**RECORDS PROVIDED**
--*--

--- src/rtl/fxt_defs.svh ---
// Timing constants for the execute-phase timing block
`ifndef FXT_DEFS_SVH
`define FXT_DEFS_SVH
`define FXT_PH_W 4
`define FXT_PH_E1 4'h1
`define FXT_PH_E2 4'h2
`define FXT_PH_E3 4'h3
`define FXT_PH_E4 4'h4
`define FXT_PH_E5 4'h5
`define FXT_PH_E6 4'h6
`define FXT_PH_E7 4'h7
`define FXT_PH_E9 4'h9
`define FXT_PH_E10 4'ha
`define FXT_PH_LAST 4'ha
`define FXT_LAT_1 3'h1
`define FXT_LAT_2 3'h2
`define FXT_LAT_4 3'h4
`define FXT_LAT_W 3
`endif

--- src/rtl/fxt_pkg.sv ---
// Types for the execute-phase timing block
package fxt_pkg;
   typedef enum logic [3:0] {
      FXT_NOP,
      FXT_DBL_2CYC,
      FXT_FOUR_CYC,
      FXT_INT_TO_DOUBLE_CONVERT,
      FXT_DOUBLE_COMPARE,
      FXT_DOUBLE_ADD,
      FXT_DOUBLE_SUBTRACT,
      FXT_INT32_MULTIPLY,
      FXT_INT32_MULTIPLY_WIDE,
      FXT_DOUBLE_MULTIPLY
   } fxt_class_t;

   typedef struct packed {
      logic valid;
      fxt_class_t cls;
      logic pred;
   } fxt_issue_t;

   // Read strobes: low/high half of each source
   typedef struct packed {
      logic first_lo;
      logic first_hi;
      logic second_lo;
      logic second_hi;
   } fxt_read_t;

   typedef struct packed {
      logic lo;
      logic hi;
   } fxt_write_t;

   typedef struct packed {
      logic active;
      fxt_class_t cls;
      logic pred;
      logic [3:0] phase;
      logic [2:0] busy;
      fxt_read_t rd;
      fxt_write_t wr;
      logic done;
      logic conflict;
      logic unit_busy;
   } fxt_state_t;
endpackage
--- src/rtl/fxt_exec_timing.sv ---
// Execute-phase sequencer for multicycle functional-unit instruction classes
`timescale 1ns/1ps
`include "fxt_defs.svh"
module fxt_exec_timing
   import fxt_pkg::*;
(
   input wire logic clk,
   input wire logic rst,
   input wire fxt_issue_t issue,
   output fxt_read_t rd_strobe,
   output fxt_write_t wr_strobe,
   output logic result_ready,
   output logic [`FXT_PH_W-1:0] exec_phase,
   output logic unit_busy,
   output logic conflict
);

   fxt_state_t s_q;
   fxt_state_t s_d;

   function automatic logic [`FXT_LAT_W-1:0] unit_latency(input fxt_class_t c);
      case (c)
         FXT_DOUBLE_COMPARE, FXT_DOUBLE_ADD, FXT_DOUBLE_SUBTRACT:
            unit_latency = `FXT_LAT_2;
         FXT_INT32_MULTIPLY, FXT_INT32_MULTIPLY_WIDE, FXT_DOUBLE_MULTIPLY:
            unit_latency = `FXT_LAT_4;
         default:
            unit_latency = `FXT_LAT_1;
      endcase
   endfunction

   // Phase in which the last result word is written
   function automatic logic [3:0] last_phase(input fxt_class_t c);
      case (c)
         FXT_DBL_2CYC, FXT_DOUBLE_COMPARE: last_phase = `FXT_PH_E2;
         FXT_FOUR_CYC: last_phase = `FXT_PH_E4;
         FXT_INT_TO_DOUBLE_CONVERT: last_phase = `FXT_PH_E5;
         FXT_DOUBLE_ADD, FXT_DOUBLE_SUBTRACT: last_phase = `FXT_PH_E7;
         FXT_INT32_MULTIPLY: last_phase = `FXT_PH_E9;
         FXT_INT32_MULTIPLY_WIDE, FXT_DOUBLE_MULTIPLY: last_phase = `FXT_PH_E10;
         default: last_phase = `FXT_PH_E1;
      endcase
   endfunction

   logic [3:0] ph;
   fxt_class_t c;
   logic live;

   always_comb
   begin
      s_d = s_q;
      s_d.rd = '0;
      s_d.wr = '0;
      s_d.done = 1'b0;
      s_d.conflict = 1'b0;
      // Occupancy counts down regardless of predicate
      if (s_q.busy != '0)
      begin
         s_d.busy = s_q.busy - `FXT_LAT_W'(1);
      end
      // Advance an in-flight true-predicate instruction
      if (s_q.active)
      begin
         s_d.phase = s_q.phase + 4'h1;
         // False predicate stops after E1, no result to announce
         if (s_q.phase == last_phase(s_q.cls) || !s_q.pred)
         begin
            s_d.active = 1'b0;
            s_d.phase = '0;
            s_d.done = s_q.pred;
         end
      end
      // New dispatch: a busy unit takes it anyway but flags it
      if (issue.valid && issue.cls != FXT_NOP)
      begin
         if (s_q.busy > `FXT_LAT_W'(1))
         begin
            s_d.conflict = 1'b1;
         end
         s_d.busy = unit_latency(issue.cls);
         s_d.cls = issue.cls;
         s_d.pred = issue.pred;
         s_d.phase = `FXT_PH_E1;
         s_d.active = 1'b1;
      end
      // Strobes for the phase entered next cycle
      ph = s_d.phase;
      c = s_d.cls;
      live = s_d.active;
      if (live)
      begin
         // E1 reads happen even when predicate is false
         if (ph == `FXT_PH_E1)
         begin
            s_d.rd.first_lo = 1'b1;
            s_d.rd.second_lo = 1'b1;
            if (c inside {FXT_FOUR_CYC, FXT_INT_TO_DOUBLE_CONVERT,
                          FXT_INT32_MULTIPLY, FXT_INT32_MULTIPLY_WIDE})
            begin
               s_d.rd.first_hi = 1'b0;
            end
         end
         if (c == FXT_DBL_2CYC)
         begin
            s_d.rd = '0;
         end
         if (!s_d.pred)
         begin
            if (ph != `FXT_PH_E1)
            begin
               s_d.rd = '0;
            end
         end
         else
         begin
            case (c)
               FXT_DBL_2CYC:
               begin
                  s_d.wr.lo = (ph == `FXT_PH_E1);
                  s_d.wr.hi = (ph == `FXT_PH_E2);
               end
               FXT_FOUR_CYC:
                  s_d.wr.lo = (ph == `FXT_PH_E4);
               FXT_INT_TO_DOUBLE_CONVERT:
               begin
                  s_d.wr.lo = (ph == `FXT_PH_E4);
                  s_d.wr.hi = (ph == `FXT_PH_E5);
               end
               FXT_DOUBLE_COMPARE:
               begin
                  if (ph == `FXT_PH_E2)
                  begin
                     s_d.rd.first_hi = 1'b1;
                     s_d.rd.second_hi = 1'b1;
                     s_d.wr.lo = 1'b1;
                  end
               end
               FXT_DOUBLE_ADD, FXT_DOUBLE_SUBTRACT:
               begin
                  if (ph == `FXT_PH_E2)
                  begin
                     s_d.rd.first_hi = 1'b1;
                     s_d.rd.second_hi = 1'b1;
                  end
                  s_d.wr.lo = (ph == `FXT_PH_E6);
                  s_d.wr.hi = (ph == `FXT_PH_E7);
               end
               FXT_INT32_MULTIPLY, FXT_INT32_MULTIPLY_WIDE:
               begin
                  if (ph <= `FXT_PH_E4)
                  begin
                     s_d.rd.first_lo = 1'b1;
                     s_d.rd.second_lo = 1'b1;
                  end
                  s_d.wr.lo = (ph == `FXT_PH_E9);
                  s_d.wr.hi = (c == FXT_INT32_MULTIPLY_WIDE) && (ph == `FXT_PH_E10);
               end
               FXT_DOUBLE_MULTIPLY:
               begin
                  // Half pairs walk lo/lo, lo1/hi2, hi1/lo2, hi/hi
                  s_d.rd.first_lo = (ph <= `FXT_PH_E2);
                  s_d.rd.second_lo = (ph == `FXT_PH_E1) || (ph == `FXT_PH_E3);
                  s_d.rd.second_hi = (ph == `FXT_PH_E2) || (ph == `FXT_PH_E4);
                  s_d.rd.first_hi = (ph == `FXT_PH_E3) || (ph == `FXT_PH_E4);
                  s_d.wr.lo = (ph == `FXT_PH_E9);
                  s_d.wr.hi = (ph == `FXT_PH_E10);
               end
               default:
                  s_d.wr = '0;
            endcase
         end
      end
      s_d.unit_busy = (s_d.busy > `FXT_LAT_W'(1));
      if (rst)
      begin
         s_d = '0;
      end
   end

   always_ff @(posedge clk)
   begin
      s_q <= s_d;
   end

   assign rd_strobe = s_q.rd;
   assign wr_strobe = s_q.wr;
   assign result_ready = s_q.done;
   assign exec_phase = s_q.phase;
   assign unit_busy = s_q.unit_busy;
   assign conflict = s_q.conflict;

   // Helpers for assertions; a newer dispatch aborts the tracked one
   logic iss_now;
   logic new_iss;
   assign iss_now = issue.valid && issue.pred && !rst;
   assign new_iss = issue.valid && issue.cls != FXT_NOP && !rst;

   property p_dbl2_writes;
      @(posedge clk) disable iff (rst)
      (iss_now && issue.cls == FXT_DBL_2CYC) ##1 !new_iss |-> wr_strobe.lo ##1 wr_strobe.hi;
   endproperty
   a_dbl2_writes: assert property (p_dbl2_writes) else $error("2-cycle writes wrong");

   property p_four_write;
      @(posedge clk) disable iff (rst)
      (iss_now && issue.cls == FXT_FOUR_CYC) ##1 !new_iss [*3] |-> !wr_strobe.lo ##1 wr_strobe.lo;
   endproperty
   a_four_write: assert property (p_four_write) else $error("4-cycle write not in E4");

   property p_itod;
      @(posedge clk) disable iff (rst)
      (iss_now && issue.cls == FXT_INT_TO_DOUBLE_CONVERT) ##1 !new_iss [*4] |->
         wr_strobe.lo ##1 wr_strobe.hi;
   endproperty
   a_itod: assert property (p_itod) else $error("Convert writes wrong");

   property p_cmp;
      @(posedge clk) disable iff (rst)
      (iss_now && issue.cls == FXT_DOUBLE_COMPARE) ##1 !new_iss |-> rd_strobe.first_lo
         ##1 (rd_strobe.first_hi && wr_strobe.lo);
   endproperty
   a_cmp: assert property (p_cmp) else $error("Compare timing wrong");

   property p_add;
      @(posedge clk) disable iff (rst)
      (iss_now && issue.cls == FXT_DOUBLE_ADD) ##1 !new_iss [*6] |-> wr_strobe.lo ##1 wr_strobe.hi;
   endproperty
   a_add: assert property (p_add) else $error("Add writes wrong");

   property p_mpy;
      @(posedge clk) disable iff (rst)
      (iss_now && issue.cls == FXT_INT32_MULTIPLY) ##1 !new_iss [*8] |=>
         (wr_strobe.lo && !wr_strobe.hi);
   endproperty
   a_mpy: assert property (p_mpy) else $error("Multiply write not in E9");

   property p_mpyw;
      @(posedge clk) disable iff (rst)
      (iss_now && issue.cls == FXT_INT32_MULTIPLY_WIDE) ##1 !new_iss [*8] ##1 !new_iss |->
         wr_strobe.lo ##1 wr_strobe.hi;
   endproperty
   a_mpyw: assert property (p_mpyw) else $error("Wide multiply writes wrong");

   property p_dmpy;
      @(posedge clk) disable iff (rst)
      (iss_now && issue.cls == FXT_DOUBLE_MULTIPLY) ##1 !new_iss [*8] ##1 !new_iss |->
         wr_strobe.lo ##1 wr_strobe.hi;
   endproperty
   a_dmpy: assert property (p_dmpy) else $error("Double multiply timing wrong");

   property p_dmpy_rd;
      @(posedge clk) disable iff (rst)
      (iss_now && issue.cls == FXT_DOUBLE_MULTIPLY) ##1 !new_iss [*3] |=>
         (rd_strobe.first_hi && rd_strobe.second_hi);
   endproperty
   a_dmpy_rd: assert property (p_dmpy_rd) else $error("Double multiply E4 read wrong");

   property p_false;
      @(posedge clk) disable iff (rst)
      (issue.valid && !issue.pred && issue.cls == FXT_DOUBLE_MULTIPLY) ##1 !new_iss |->
         (wr_strobe == '0 && unit_busy) ##1 (wr_strobe == '0 && rd_strobe == '0);
   endproperty
   a_false: assert property (p_false) else $error("False predicate acted");

   property p_nop;
      @(posedge clk) disable iff (rst)
      (issue.valid && issue.cls == FXT_NOP && !s_q.active) |=> wr_strobe == '0;
   endproperty
   a_nop: assert property (p_nop) else $error("No-op wrote");

   property p_conf;
      @(posedge clk) disable iff (rst)
      (issue.valid && issue.cls != FXT_NOP && unit_busy) |=> conflict;
   endproperty
   a_conf: assert property (p_conf) else $error("Conflict missed");

   c_dmpy: cover property (@(posedge clk) iss_now && issue.cls == FXT_DOUBLE_MULTIPLY);
   c_conf: cover property (@(posedge clk) conflict);
   c_done: cover property (@(posedge clk) result_ready);

endmodule // fxt_exec_timing

--- config.mk ---
export PLATFORM = sky130hd
export DESIGN_NAME = fxt_exec_timing
export DESIGN_NICKNAME = d
export VERILOG_FILES = /design/src/rtl/fxt_pkg.sv /design/src/rtl/fxt_exec_timing.sv
export VERILOG_INCLUDE_DIRS = /design/src /design/src/rtl
export SDC_FILE = /design/constraint.sdc
export NUM_CORES = 1
export LEC_CHECK = 0
export ABC_AREA = 1
export CAP_MARGIN = 20
export CORE_MARGIN = 10
export CORE_UTILIZATION = 65
export DETAILED_ROUTE_END_ITERATION = 10
export DONT_BUFFER_PORTS = 1
export HOLD_SLACK_MARGIN = 0.08
export PLACE_DENSITY = 0.78
export SLEW_MARGIN = 5
export SYNTH_ARGS = -nofsm -noshare
export SYNTH_HDL_FRONTEND = slang
export SYNTH_SLANG_ARGS = --single-unit
--- constraint.sdc ---
create_clock -name clk -period 3.48 [get_ports clk]
set_clock_uncertainty 0.15 [all_clocks]
set_input_delay 0.522 -clock clk [delete_from_list [all_inputs] [get_ports clk]]
set_output_delay 0.522 -clock clk [all_outputs]
set_load 0.02 [all_outputs]
# Word level (Yosys, flattened, before mapping)
# Memory sizes are Yosys's and may differ from the RTL's. A register that Yosys moved wholly into a read port is not among the register bits.
# Index checks and enable logic that the tools add are counted.
[totals] inputBits=8 mem_bits_ro=64 latch_bits=0 output_inout_bits=13 mem_count=1 wordCells=97 reg_bits=22 ram_bits=0
[op_classes] n_reduce_logical=20 muxes=25 mul=0 shift=0 order_cmp=4 n_addsub=2 div_mod_pow=0 n_bitwise=5 n_eq_ne=26
[mem_list] name="(name not given)" depth=16 word_bits=4 read_ports=1 rd_ports_with_merged_regs=1 write_ports=0 line="fxt_exec_timing.sv:34" rtl="case (c)"
[ops] operator="== test 4 x 3 -> 1 bit, second input constant" n=12
[ops] operator="2-to-1 mux 4 bit" n=7
[ops] operator="== test 4 bit, second input constant" n=6
[ops] operator="OR reduction 3 bit" n=6
[ops] operator="== test 4 x 2 -> 1 bit, second input constant" n=4
[ops] operator="2-to-1 mux 13 bit" n=1
[ops] operator="case mux 1 bit (5 select lines)" n=2
[ops] operator="OR reduction 2 bit" n=5
[ops] operator="== test 4 x 1 -> 1 bit, second input constant" n=2
[ops] operator="2-to-1 mux 1 bit" n=7
[ops] operator="> comparator 3 x 1 -> 1 bit, second input constant" n=2
[ops] operator="2-to-1 mux 3 bit" n=2
[ops] operator="case mux 1 bit (2 select lines)" n=3
[ops] operator="case mux 3 bit (2 select lines)" n=1
[ops] operator="NOT 1 bit" n=5
[ops] operator="adder 4 x 1 -> 4 bit, second input constant" n=1
[ops] operator="== test 4 bit" n=1
[ops] operator="less-or-equal comparator 4 x 2 -> 1 bit, second input constant" n=1
[ops] operator="less-or-equal comparator 4 x 3 -> 1 bit, second input constant" n=1
[ops] operator="logical OR 1 bit" n=4
[ops] operator="inequality test 4 x 1 -> 1 bit, second input constant" n=1
[ops] operator="nonzero test 4 bit" n=1
[ops] operator="case mux 1 bit (3 select lines)" n=1
[ops] operator="nonzero test 3 bit" n=1
[ops] operator="4 further kinds" n=5

# Longest topological paths before layout
[depth] word_depth=12 mapped_depth=15 ltp_nobuf=15

# Least setup slack after synthesis
# No wires, ideal clock.
[synth_timing] kind="input port to flip-flop" from="input issue[4] (netlist bit)" to="register (tool-made name)" setup_time_ps=118 setup_slack_ps=1536 path_buffers=0 path_stages=8 arrival_time_ps=1676 path_cell_list="nor2_2 -> nand2_4 -> nand3_1 -> nand2_4 -> nor2_1 -> inv_1 -> ha_1 -> o2111a_1"
[synth_rtl] item="start: declaration" line="fxt_exec_timing.sv:9" rtl="input wire fxt_issue_t issue,"

# Final worst setup path
[layout_timing] from="register s_q, in the netlist exec_phase[1]" to="register s_q, in the netlist rd_strobe[1]"
[layout_between] elab_chain_cells=11
[layout_lines] item="start: declaration" line="fxt_exec_timing.sv:18" rtl="fxt_state_t s_q;"
[layout_lines] item="start signal: assignment" line="fxt_exec_timing.sv:182" rtl="s_q <= s_d;"
[layout_lines] item="parallel branches: the longest is 4 deep, another holds adder 4 x 1 -> 4 bit"
[layout_lines] item="2-to-1 mux 13 bit *" line="fxt_exec_timing.sv:74" rtl="if (issue.valid && issue.cls != FXT_NOP)"
[layout_lines] item="== test 4 x 1 -> 1 bit (no source line)"
[layout_lines] item="2-to-1 mux 3 bit" line="fxt_exec_timing.sv:93" rtl="if (ph == `FXT_PH_E1)"
[layout_lines] item="2-to-1 mux 4 bit" line="fxt_exec_timing.sv:103" rtl="if (c == FXT_DBL_2CYC)"
[layout_lines] item="2-to-1 mux 1 bit" line="fxt_exec_timing.sv:150" rtl="if (ph <= `FXT_PH_E4)"
[layout_lines] item="case mux 1 bit (2 select lines)" line="fxt_exec_timing.sv:116" rtl="case (c)"
[layout_lines] item="2-to-1 mux 4 bit" line="fxt_exec_timing.sv:107" rtl="if (!s_d.pred)"
# Every way passes the cells marked *.
# A chain may end at the register's enable or synchronous reset.

==> out/qor.txt <==
Status - finished, final reports clean
Top-count cell post-synth - nand2_1
Slew headroom - 73.8%
Post-synthesis cell type count - 35
Post-placement cell count - 265
Worst slew pin tran - 0.393 ns
Avg Cell Area, Syn - 7.07 sq um
Detail Placement HPWL - 2820 um
Area of the multi-input gates - 981 sq um
Worst r2r dst - rd_strobe[1]$_SDFF_PP0_
Worst setup path class - register to register
Main flop type after synthesis - dfxtp_1
Via count - 1485
Power Density - 397 mW/mm^2
Peak Freq - 466 MHz
Hold path endpoint - exec_phase[1]$_SDFF_PP0_
Cell leakage power - 0.000859 uW
Yosys top cell by area - dfxtp_1
CTS tree - yes
Crit end category - register
RSZ-0062 raised after global routing - no
Minimum clock period after layout - 2.15 ns
Crit Path Max Fanout - 7
Setup TNS Final - 0 ns
Synth cell count leaders - nand2_1 (52), inv_1 (36), nor2_1 (27)
DRT Wirelength - 3550 um
Seq/Total Area, Yosys - 29.7%
FF-to-FF Start - exec_phase[1]$_SDFF_PP0_
Startpoint types - register
Synth Instances - 248
#FFs+latches synth - 26
Asr flop ratio synth - 0%
EDFF count, synth - 0
Yosys top cell area share - 29.7%
# DRC - 0
Post-cts resize count - 0
Max Cap Viol - 0
RePlAce Congestion - 0.917
Post-DP Area - 0.00170 sq mm
WP data arrival - 2.26 ns
Clock transition at the registers of the reported paths - 0.13 ns
Setup ws final - 1.33 ns
Cts bufs inserted - 3
# clock sinks - 26
Crit path from - exec_phase[1]$_SDFF_PP0_
# setup viols final - 0
DR WL/cell - 13.1 um
Final Hold Vio Count - 0
Final Max Slew Viols - 0
Fill count - 212
Layout area overhead - 0.714%
Pin count of the biggest net entering global routing - 18
Router iterations before antenna repair - 4
Number of routed nets with antenna violations - 0
Drt via density - 5.50
Top cells by area, synth - dfxtp_1 (30%), nand2_1 (11%), inv_1 (7.7%), nor2_1 (5.8%), nand2_4 (4.5%)
First-pass GRT wire length - 6050 um
Mapped Nets - 262
Synth warn - 0
Pre-CTS WS - 1.37 ns
Worst path required time - 3.60 ns
Initial antenna violation count - 0
Fin crit share - 61.6%
Die area - 0.00517 sq mm
Reg2reg path depth - 9
Top Ports - 21
Share of layout cells above drive strength 1 - 17.9%
Worst Hold Depth - 1
Nets - 255
Initial Util - 69.5%
Min-delay src - rst
R2R Setup Slk - 1.33 ns
Mapped cell area - 0.00175 sq mm
DRC marker count from the first detailed-route iteration - 140
Clock root buffer master - clkbuf_4
Final Cell Area - 0.00177 sq mm
IO buf count - 0
Skew-Pair Late Insertion Delay - 0.32 ns
FP Rows - 18
Max clock buf depth - 2
# H-tree levels - 1
Total grt overflow - 0
Chip height - 71.9 um
Core area - 0.00252 sq mm
N_diodes - 0
Die W - 71.9 um
Non-Filler Instances - 270
VDD IR max - 0.415 mV
Register area - 520 sq um
GRT Util Overall - 13.7%
Number of global-route vias before repair - 1356
Worst hold path type - input port to register
-- critical path, stage by stage (launching register included) --
cell and delay (ns):
dfxtp_1 0.58, ha_1 0.22, nand2_1 0.08, xor2_2 0.25
nor2_8 0.09, o21ai_4 0.25, inv_2 0.06, nor3_1 0.20
nand3_1 0.12, nand2_1 0.09
-- through the flow --
stage	hold slack [ns]	utilization, %	total power, uW
2_1_floorplan	0.326	-	475
3_3_place_gp	0.371	67.5	489
3_5_place_dp	0.375	67.5	497
4_1_cts	0.0935	69.6	696
5_1_grt	0.0890	70.0	739
6_report	0.108	70.0	700
-- timing repair --
action | 4_1_cts | 5_1_grt
setup endpoints to repair | 0 | 0
setup buffers | 0 | 0
hold buffers | 0 | 1
hold endpoints to repair | 0 | 9
-- report_power, final --
group          switching (uW)  leakage (uW)  internal, uW
Combinational             104      0.000618          51.8
Clock                    88.6     0.0000279           116
Sequential               20.7      0.000214           319
-- cell families (layout without fill, tap and decap cells) --
family / count (synthesis) / in the layout / synth area share, %
AOI/OAI and AO/OA: 22 / 22 / 8.57
and+or+nand+nor: 133 / 133 / 40.1
buffers and inverters: 56 / 48 / 14.3
muxes: 1 / 1 / 0.571
xor gates and xnor gates: 4 / 4 / 2.43
DFF: 26 / 26 / 29.7
adders and majority gates: 6 / 6 / 4.28
-- per-layer routing --
| metal | part of all wire (%) | up-vias | track usage, % |
|---|---|---|---|
| li1 | - | 746 | - |
| met1 | 43 | 683 | 17.3 |
| met3 | 7.3 | 9 | 2.86 |
| met4 | 1.4 | 0 | 4.09 |
| met5 | 0 | - | 0 |
| met2 | 49 | 47 | 22.6 |
-- cell type report --
class                           instances  area share, %
Tap cell                               30           2.13
Clock inverter                          1           1.70
Inverter                               43           9.28
Timing Repair Buffer                    1          0.567
Sequential cell                        26           29.5
Clock buffer                            3           1.28
Multi-Input combinational cell        166           55.6
-- how the worst max path moves through the flow --
stage	to	slack, ns	cells past startpoint
2_1_floorplan	register	1.54	8
3_3_place_gp	rd_strobe[1]$_SDFF_PP0_	1.41	9
3_5_place_dp	rd_strobe[3]$_SDFF_PP0_	1.37	9
4_1_cts	rd_strobe[3]$_SDFF_PP0_	1.33	9
5_1_grt	rd_strobe[3]$_SDFF_PP0_	1.17	11
6_report	rd_strobe[1]$_SDFF_PP0_	1.33	9
-- cell usage in the layout, fill, tap and decap left out, types with 5 or more instances in the layout --
master,instances
o21ai_0,5
nand3_1,15
ha_1,6
inv_2,6
nand4_1,6
nor2_1,27
nand2_2,8
dfxtp_1,26
a21oi_1,5
nand2_1,52
nor2_2,7
nand2_4,7
inv_1,36
Power figures use the tool's default switching activity.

--*--

**PROBLEM DETAILS**
Print exactly the lines above from the one with "always_comb" to the one with "in-flight true-predicate instruction", including both.

**ANSWER FOR THE TASK**
   always_comb
   begin
      s_d = s_q;
      s_d.rd = '0;
      s_d.wr = '0;
      s_d.done = 1'b0;
      s_d.conflict = 1'b0;
      // Occupancy counts down regardless of predicate
      if (s_q.busy != '0)
      begin
         s_d.busy = s_q.busy - `FXT_LAT_W'(1);
      end
      // Advance an in-flight true-predicate instruction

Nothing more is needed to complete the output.